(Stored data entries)
☆ ☆ ☆ ☆ ☆

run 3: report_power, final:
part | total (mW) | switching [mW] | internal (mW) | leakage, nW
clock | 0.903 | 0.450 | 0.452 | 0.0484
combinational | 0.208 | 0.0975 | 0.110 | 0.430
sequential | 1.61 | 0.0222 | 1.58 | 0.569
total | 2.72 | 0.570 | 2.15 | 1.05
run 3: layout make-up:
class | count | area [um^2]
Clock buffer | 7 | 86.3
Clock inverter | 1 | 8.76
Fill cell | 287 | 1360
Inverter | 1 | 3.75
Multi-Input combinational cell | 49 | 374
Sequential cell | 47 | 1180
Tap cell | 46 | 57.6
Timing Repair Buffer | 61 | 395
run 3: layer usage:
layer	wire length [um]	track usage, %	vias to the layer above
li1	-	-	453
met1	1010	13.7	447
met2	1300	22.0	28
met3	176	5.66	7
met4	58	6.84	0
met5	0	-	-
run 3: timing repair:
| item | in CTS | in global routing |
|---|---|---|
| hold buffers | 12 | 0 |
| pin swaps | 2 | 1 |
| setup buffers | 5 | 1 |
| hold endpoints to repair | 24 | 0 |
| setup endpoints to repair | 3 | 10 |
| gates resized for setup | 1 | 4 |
`config.mk`:
```
export PLATFORM = sky130hd
export DESIGN_NAME = qdac_regdec
export DESIGN_NICKNAME = d
export VERILOG_FILES = /design/src/shared/qdac_pkg.sv /design/src/rtl/qdac_regdec.sv
export SDC_FILE = /design/constraint.sdc
export NUM_CORES = 1
export LEC_CHECK = 0
export ABC_CLOCK_PERIOD_IN_PS = 2300
export BUFFER_PORTS_ARGS = -buffer_cell sky130_fd_sc_hd__buf_2
export CAP_MARGIN = 20
export CORE_MARGIN = 2
export CORE_UTILIZATION = 57
export CTS_CLUSTER_DIAMETER = 200
export DETAILED_ROUTE_END_ITERATION = 16
export PLACE_DENSITY = 0.9
export SYNTH_ARGS = -nofsm -noshare
export SYNTH_HDL_FRONTEND = slang
export SYNTH_SLANG_ARGS = --single-unit
```
`constraint.sdc`:
```
create_clock -name i_mclk -period 2.3 [get_ports i_mclk]
set_clock_uncertainty 0.1 [all_clocks]
set_input_delay 0.115 -clock i_mclk [delete_from_list [all_inputs] [get_ports i_mclk]]
set_output_delay 0.115 -clock i_mclk [all_outputs]
set_load 0.02 [all_outputs]
```
`src/shared/qdac_pkg.sv`:
```
package qdac_pkg;

	// ********************************************************************
	// Serial word layout.
	// ********************************************************************
	localparam int        WORD_BITS    = 24;
	localparam int        CNT_W        = 5;
	localparam logic [4:0] WORD_BITS_C = 5'h18;
	localparam int        SEL_HI       = 21;
	localparam int        SEL_LO       = 19;
	localparam int        ADDR_HI      = 18;
	localparam int        ADDR_LO      = 16;
	localparam int        PAY_HI       = 15;
	localparam int        PAY_LO       = 0;
	localparam int        NUM_CHAN     = 4;

	// ********************************************************************
	// Register-select codes and channel address codes.
	// ********************************************************************
	localparam logic [2:0] SEL_FUNC   = 3'h0;
	localparam logic [2:0] SEL_CODE   = 3'h2;
	localparam logic [2:0] SEL_RANGE  = 3'h3;
	localparam logic [2:0] SEL_GAIN   = 3'h4;
	localparam logic [2:0] SEL_OFFSET = 3'h5;
	localparam logic [2:0] ADDR_ALL   = 3'h4;
	localparam logic [2:0] FUNC_CTRL  = 3'h1;

	// ********************************************************************
	// Function control payload bit positions.
	// ********************************************************************
	localparam int FB_LGND   = 5;
	localparam int FB_DIR1   = 4;
	localparam int FB_VAL1   = 3;
	localparam int FB_DIR0   = 2;
	localparam int FB_VAL0   = 1;
	localparam int FB_SDODIS = 0;

	// ********************************************************************
	// Reset values of the per-channel registers.
	// ********************************************************************
	localparam logic [15:0] RST_CODE   = 16'h0000;
	localparam logic [1:0]  RST_RANGE  = 2'h0;
	localparam logic [5:0]  RST_GAIN   = 6'h20;
	localparam logic [7:0]  RST_OFFSET = 8'h80;

	// Range codes: 00 is +/-10 V, 01 is +/-10.25 V, 10 is +/-10.5 V.
	localparam logic [1:0] RANGE_10V0  = 2'h0;
	localparam logic [1:0] RANGE_10V25 = 2'h1;
	localparam logic [1:0] RANGE_10V5  = 2'h2;

	typedef enum logic {QDAC_IDLE, QDAC_SHIFT} qdac_phase_e;

	typedef struct packed {
		logic [15:0] channel_code;
		logic [1:0]  channel_range_select;
		logic [5:0]  channel_gain_trim;
		logic [7:0]  channel_offset_trim;
	} qdac_chan_s;

	typedef struct packed {
		logic [1:0] dir;
		logic [1:0] val;
	} qdac_gpio_s;

endpackage : qdac_pkg

```
`src/rtl/qdac_regdec.sv`:
```
`timescale 1ns/10ps
// Behaviour
// - Select 010 writes the 16-bit payload into the addressed channel code register.
// - Select 011 stores payload bits 1..0 as range select; higher bits ignored.
// - Range code 00, 01, 10 give spans of 10, 10.25, 10.5 V.
// - Select 100 loads payload bits 5..0 as gain trim; higher bits ignored.
// - Gain trim 111111 is +31, 100000 none, 000000 is -32 LSB.
// - Select 101 loads payload bits 7..0 as offset trim; higher bits ignored.
// - Offset trim steps eighth LSB; 10000000 means no adjustment.
// - Output clamped until supplies stable and a code word was written.
// - External reset low disconnects the amplifier and clamps the output.
// - Supply detector state is driven on a reset output pin.
// - Two GPIO pins, each input or output, driven and read serially.
// - Ground compensation enable bit corrects outputs for local ground offset.
// - Address 000 to 011 picks one channel; 100 writes all four.
module qdac_regdec
	import qdac_pkg::*;
(
	// Clock, reset and enable.
	input  wire logic                 i_mclk,
	input  wire logic                 i_rst_n,
	input  wire logic                 i_ce,
	// Serial host pins.
	input  wire logic                 i_sclk,
	input  wire logic                 i_sync_n,
	input  wire logic                 i_sdin,
	output logic                      o_serial_data_out,
	output logic                      o_serial_data_out_oe_n,
	// Supply control.
	input  wire logic                 i_ext_reset_in_n,
	input  wire logic                 i_supply_stable,
	output logic                      o_supply_detect_out,
	output logic [NUM_CHAN-1:0]       o_amp_connect_gate,
	output logic [NUM_CHAN-1:0]       o_output_clamp_gate,
	// General-purpose pins.
	input  wire logic [1:0]           i_gpio_pin,
	output logic [1:0]                o_gpio_pin,
	output logic [1:0]                o_gpio_pin_oe_n,
	// Channel settings to the converter cores.
	output qdac_chan_s [NUM_CHAN-1:0] o_chan,
	output logic                      o_local_gnd_comp_en
);

	// ********************************************************************
	// State.
	// ********************************************************************
	typedef struct packed {
		logic [1:0]                sclk_s;
		logic                      sclk_prev;
		logic [1:0]                sync_s;
		logic [1:0]                sdin_s;
		logic [1:0]                ext_s;
		logic [1:0]                sup_s;
		logic [1:0]                gp1_s;
		logic [1:0]                gp0_s;
		qdac_phase_e               phase;
		logic [CNT_W-1:0]          cnt;
		logic [WORD_BITS-1:0]      shift;
		logic [WORD_BITS-1:0]      rdbk;
		logic                      serial_data_out;
		logic                      sdo_dis;
		logic                      lgnd;
		qdac_gpio_s                gpio;
		logic [NUM_CHAN-1:0]       live;
		logic [NUM_CHAN-1:0]       clamp;
		logic                      sdo_oe_n;
		qdac_chan_s [NUM_CHAN-1:0] chan;
	} qdac_state_s;

	qdac_state_s st_q;
	qdac_state_s st_d;

	// Decoded fields of the word just received.
	logic [2:0]  w_sel;
	logic [2:0]  w_addr;
	logic [15:0] w_pay;
	logic        sclk_fall;
	logic        sclk_rise;
	logic [1:0]  pin_lvl;

	// ********************************************************************
	// Next-state logic.
	// ********************************************************************

	// Sync first stages feed only the second stage, and sync_s[0] also the sdo_oe_n flop; edges use the second stage and its delay.
	always_comb begin
		st_d = st_q;
		st_d.sclk_s = {st_q.sclk_s[0], i_sclk};
		st_d.sclk_prev = st_q.sclk_s[1];
		st_d.sync_s = {st_q.sync_s[0], i_sync_n};
		st_d.sdin_s = {st_q.sdin_s[0], i_sdin};
		st_d.ext_s = {st_q.ext_s[0], i_ext_reset_in_n};
		st_d.sup_s = {st_q.sup_s[0], i_supply_stable};
		st_d.gp1_s = {st_q.gp1_s[0], i_gpio_pin[1]};
		st_d.gp0_s = {st_q.gp0_s[0], i_gpio_pin[0]};

		sclk_fall = st_q.sclk_prev & ~st_q.sclk_s[1];
		sclk_rise = ~st_q.sclk_prev & st_q.sclk_s[1];
		w_sel = st_q.shift[SEL_HI:SEL_LO];
		w_addr = st_q.shift[ADDR_HI:ADDR_LO];
		w_pay = st_q.shift[PAY_HI:PAY_LO];

		// Sampled pin levels; a pin set as an output reads back its driven value instead.
		pin_lvl = {st_q.gp1_s[1], st_q.gp0_s[1]};

		case (st_q.phase)
			QDAC_IDLE: begin
				if (!st_q.sync_s[1]) begin
					st_d.phase = QDAC_SHIFT;
					st_d.cnt = '0;
				end
			end
			QDAC_SHIFT: begin
				// Bits are taken on the falling serial clock, MSB first.
				if (sclk_fall && st_q.cnt != WORD_BITS_C) begin
					st_d.shift = {st_q.shift[WORD_BITS-2:0], st_q.sdin_s[1]};
					st_d.cnt = st_q.cnt + 5'h01;
				end
				// Readback bits change on the rising edge so the host sees them settled.
				if (sclk_rise) begin
					st_d.serial_data_out = st_q.rdbk[WORD_BITS-1];
					st_d.rdbk = {st_q.rdbk[WORD_BITS-2:0], 1'b0};
				end
				if (st_q.sync_s[1]) begin
					st_d.phase = QDAC_IDLE;
					// A frame shorter than 24 bits is dropped whole; bits after the 24th are ignored and the word is kept.
					// Nothing marks the loss, so the host must resend the whole word.
					if (st_q.cnt == WORD_BITS_C) begin
						for (int i = 0; i < NUM_CHAN; i++) begin
							if (w_addr == 3'(i) || w_addr == ADDR_ALL) begin
								case (w_sel)
									SEL_CODE: begin
										st_d.chan[i].channel_code = w_pay;
										st_d.live[i] = st_q.sup_s[1] & st_q.ext_s[1];
									end
									// Code 11 is kept as written.
									SEL_RANGE: st_d.chan[i].channel_range_select = w_pay[1:0];
									SEL_GAIN: st_d.chan[i].channel_gain_trim = w_pay[5:0];
									SEL_OFFSET: st_d.chan[i].channel_offset_trim = w_pay[7:0];
									default: ;
								endcase
							end
						end
						// A value written to a pin set as input is kept and shows once it turns output.
						if (w_sel == SEL_FUNC && w_addr == FUNC_CTRL) begin
							st_d.lgnd = w_pay[FB_LGND];
							st_d.gpio.dir = {w_pay[FB_DIR1], w_pay[FB_DIR0]};
							st_d.gpio.val = {w_pay[FB_VAL1], w_pay[FB_VAL0]};
							st_d.sdo_dis = w_pay[FB_SDODIS];
						end
					end
					// Next frame shifts out the function state with the pin levels sampled as this frame ends.
					// The word just taken is already in st_d, so a function write is read
					// back by the very next frame rather than one frame late.
					st_d.rdbk = '0;
					st_d.rdbk[SEL_LO-1:ADDR_LO] = FUNC_CTRL;
					st_d.rdbk[FB_LGND] = st_d.lgnd;
					st_d.rdbk[FB_DIR1] = st_d.gpio.dir[1];
					st_d.rdbk[FB_VAL1] = st_d.gpio.dir[1] ? st_d.gpio.val[1] : pin_lvl[1];
					st_d.rdbk[FB_DIR0] = st_d.gpio.dir[0];
					st_d.rdbk[FB_VAL0] = st_d.gpio.dir[0] ? st_d.gpio.val[0] : pin_lvl[0];
					st_d.rdbk[FB_SDODIS] = st_d.sdo_dis;
				end
			end
			default: st_d.phase = QDAC_IDLE;
		endcase

		// Supply loss or external reset clamps every channel at once; only a fresh
		// code write releases it, so a glitch never restores a stale output.
		if (!st_q.sup_s[1] || !st_q.ext_s[1]) begin
			st_d.live = '0;
		end

		// Pin-facing strobes are registered copies of their final next values, so they
		// switch on the same edge as before but never glitch through logic.
		st_d.clamp = ~st_d.live;
		st_d.sdo_oe_n = st_d.sdo_dis | st_d.sync_s[1];
	end

	// ********************************************************************
	// State register.
	// ********************************************************************

	// Clock enable low freezes everything, synchronisers included.
	always_ff @(posedge i_mclk or negedge i_rst_n) begin
		if (!i_rst_n) begin
			st_q <= '0;
			// Link pins start at their idle levels so no false edge follows reset.
			st_q.sclk_s <= 2'h3;
			st_q.sclk_prev <= 1'b1;
			st_q.sync_s <= 2'h3;
			st_q.clamp <= '1;
			st_q.sdo_oe_n <= 1'b1;
			st_q.ext_s <= 2'h0;
			st_q.phase <= QDAC_IDLE;
			for (int i = 0; i < NUM_CHAN; i++) begin
				st_q.chan[i].channel_code <= RST_CODE;
				st_q.chan[i].channel_range_select <= RST_RANGE;
				st_q.chan[i].channel_gain_trim <= RST_GAIN;
				st_q.chan[i].channel_offset_trim <= RST_OFFSET;
			end
		end else if (i_ce) begin
			st_q <= st_d;
		end
	end

	// ********************************************************************
	// Outputs, each a flop of the state.
	// ********************************************************************
	assign o_supply_detect_out    = st_q.sup_s[1];
	assign o_amp_connect_gate     = st_q.live;
	assign o_output_clamp_gate    = st_q.clamp;
	assign o_gpio_pin             = st_q.gpio.val;
	assign o_gpio_pin_oe_n        = ~st_q.gpio.dir;
	assign o_chan                 = st_q.chan;
	assign o_local_gnd_comp_en    = st_q.lgnd;
	assign o_serial_data_out      = st_q.serial_data_out;
	// The readback enable is its own flop, so the line never flickers at frame edges.
	assign o_serial_data_out_oe_n = st_q.sdo_oe_n;

endmodule : qdac_regdec

```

☆ ☆ ☆ ☆ ☆

**Problem:** The answer must be every line of the records that holds the string "glitch".

**Completed exercise:**
		// code write releases it, so a glitch never restores a stale output.
		// switch on the same edge as before but never glitch through logic.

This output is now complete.